Development of a ferritin-based subunit nanoparticle vaccine targeting the S-RBD of porcine transmissible gastroenteritis virus.

Abstract

Porcine transmissible gastroenteritis virus (TGEV) remains a critical economic threat to the global swine industry due to its near 100% mortality rate in newborn piglets within 5 days of age; however, current vaccine strategies, such as attenuated vaccines, are often limited by biosafety concerns, whereas traditional inactivated vaccines, while resolving biosafety issues, exhibit poor immunogenicity. To address these limitations, this study aimed to develop a novel subunit vaccine by engineering self-assembling ferritin nanoparticles engineered to display the TGEV Spike protein receptor-binding domain (S-RBD). By fusing the S-RBD to the N-terminus of ferritin via a flexible linker, we generated eukaryotic expression plasmids and produced the recombinant proteins at scale using a lentiviral-transduced ExpiCHO cell system. Subsequent characterization via SDS-PAGE, Western blotting, and transmission electron microscopy (TEM) revealed that both TGEV-S-RBD-FR and ferritin scaffolds were successfully expressed at their predicted molecular weights of 72 kDa and 40 kDa, respectively.
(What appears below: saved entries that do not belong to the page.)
## src/rtl/pc_pkg.sv

```systemverilog
package pc_pkg;

  // One-hot sequencer states: halt, grab (strobes active), settle
  typedef enum logic [2:0] {
    ST_HALT = 3'b001,
    ST_GRAB = 3'b010,
    ST_WAIT = 3'b100
  } pcState_t;

  // Strobes from control to datapath
  typedef struct packed {
    logic latch;   // capture {tag, bus} on the next edge
    logic clear;   // wipe the capture register
  } pcStrobe_t;

endpackage

```

## src/rtl/pc_datapath.sv

```systemverilog
module pc_datapath
  import pc_pkg::*;
#(
  parameter int SRC_COUNT = 4,
  parameter int ADDR_W    = 14,
  parameter int TAG_W     = 2,
  localparam int CAP_W    = TAG_W + ADDR_W
) (
  input  logic                 clk,
  input  logic                 rst_n,
  input  logic [SRC_COUNT-1:0] validN,
  input  logic [ADDR_W-1:0]    busAddr,
  input  pcStrobe_t            strobes,
  output logic [SRC_COUNT-1:0] selN,
  output logic [TAG_W-1:0]     tag,
  output logic                 startReq,
  output logic [CAP_W-1:0]     capAddr
);

  logic [SRC_COUNT-1:0] validSync;

  // One synchronizing flop per source line (active-high internally)
  for (genvar g = 0; g < SRC_COUNT; g++) begin : gSync
    always_ff @(posedge clk or negedge rst_n) begin
      if (!rst_n) validSync[g] <= 1'b0;
      else        validSync[g] <= ~validN[g];
    end
  end

  assign startReq = |validSync;

  // Combinational priority grant on the raw lines, index 0 first
  always_comb begin
    logic found;
    found = 1'b0;
    selN  = '1;
    tag   = '0;
    for (int i = 0; i < SRC_COUNT; i++) begin
      if (!found && !validN[i]) begin
        found   = 1'b1;
        selN[i] = 1'b0;
        tag     = TAG_W'(i);
      end
    end
  end

  // Capture register: clear has precedence over a pending capture
  always_ff @(posedge clk or negedge rst_n) begin
    if (!rst_n)             capAddr <= '0;
    else if (strobes.clear) capAddr <= '0;
    else if (strobes.latch) capAddr <= {tag, busAddr};
  end

endmodule

```

## src/rtl/pc_control.sv

```systemverilog
module pc_control
  import pc_pkg::*;
#(
  parameter int              OP_W      = 4,
  parameter logic [OP_W-1:0] OP_OUTPUT = 4'hC
) (
  input  logic            clk,
  input  logic            rst_n,
  input  logic [OP_W-1:0] opCode,
  input  logic            startReq,
  input  logic            bufFull,
  output pcStrobe_t       strobes,
  output logic            doneOut
);

  pcState_t curState, nextState;
  logic     opMatch;
  logic     doneQ, latchQ;

  assign opMatch = (opCode == OP_OUTPUT);

  always_comb begin
    nextState = curState;
    if (!opMatch) begin
      nextState = ST_HALT;
    end else begin
      case (curState)
        ST_HALT: if (startReq && !bufFull) nextState = ST_GRAB;
        ST_GRAB: nextState = ST_WAIT;
        ST_WAIT: nextState = ST_HALT;
        default: nextState = ST_HALT;
      endcase
    end
  end

  // State plus two parallel output flops, all loaded from the next state
  always_ff @(posedge clk or negedge rst_n) begin
    if (!rst_n) begin
      curState <= ST_HALT;
      doneQ    <= 1'b0;
      latchQ   <= 1'b0;
    end else begin
      curState <= nextState;
      doneQ    <= (nextState == ST_GRAB);
      latchQ   <= (nextState == ST_GRAB);
    end
  end

  always_comb begin
    strobes.latch = latchQ;
    strobes.clear = !opMatch;
  end

  assign doneOut = doneQ;

endmodule

```

## src/rtl/prio_collector.sv

```systemverilog
module prio_collector
  import pc_pkg::*;
#(
  parameter int              SRC_COUNT = 4,
  parameter int              ADDR_W    = 14,
  parameter int              OP_W      = 4,
  parameter logic [OP_W-1:0] OP_OUTPUT = 4'hC,
  localparam int             TAG_W     = (SRC_COUNT > 1) ? $clog2(SRC_COUNT) : 1,
  localparam int             CAP_W     = TAG_W + ADDR_W
) (
  input  logic                 clk,
  input  logic                 rst_n,
  input  logic [OP_W-1:0]      opCode,
  input  logic [SRC_COUNT-1:0] validN,
  input  logic [ADDR_W-1:0]    busAddr,
  input  logic                 bufFull,
  output logic [SRC_COUNT-1:0] selN,
  output logic                 doneN,
  output logic                 latchStrobe,
  output logic [TAG_W-1:0]     tag,
  output logic [CAP_W-1:0]     capAddr
);

  pcStrobe_t strobes;
  logic      startReq;
  logic      doneOut;

  pc_control #(
    .OP_W      (OP_W),
    .OP_OUTPUT (OP_OUTPUT)
  ) u_control (
    .clk      (clk),
    .rst_n    (rst_n),
    .opCode   (opCode),
    .startReq (startReq),
    .bufFull  (bufFull),
    .strobes  (strobes),
    .doneOut  (doneOut)
  );

  pc_datapath #(
    .SRC_COUNT (SRC_COUNT),
    .ADDR_W    (ADDR_W),
    .TAG_W     (TAG_W)
  ) u_datapath (
    .clk      (clk),
    .rst_n    (rst_n),
    .validN   (validN),
    .busAddr  (busAddr),
    .strobes  (strobes),
    .selN     (selN),
    .tag      (tag),
    .startReq (startReq),
    .capAddr  (capAddr)
  );

  assign doneN       = ~doneOut;
  assign latchStrobe = strobes.latch;

endmodule

```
Critically, TEM and particle size analysis confirmed that these constructs assembled into monodisperse, spherical nanoparticles, with a diameter increase from 15 nm to 25 nm, validating the successful external display of the S-RBD. Collectively, these results demonstrate the successful development of a nanoparticle platform, offering a promising and highly programmable strategy for the prevention and control of TGEV.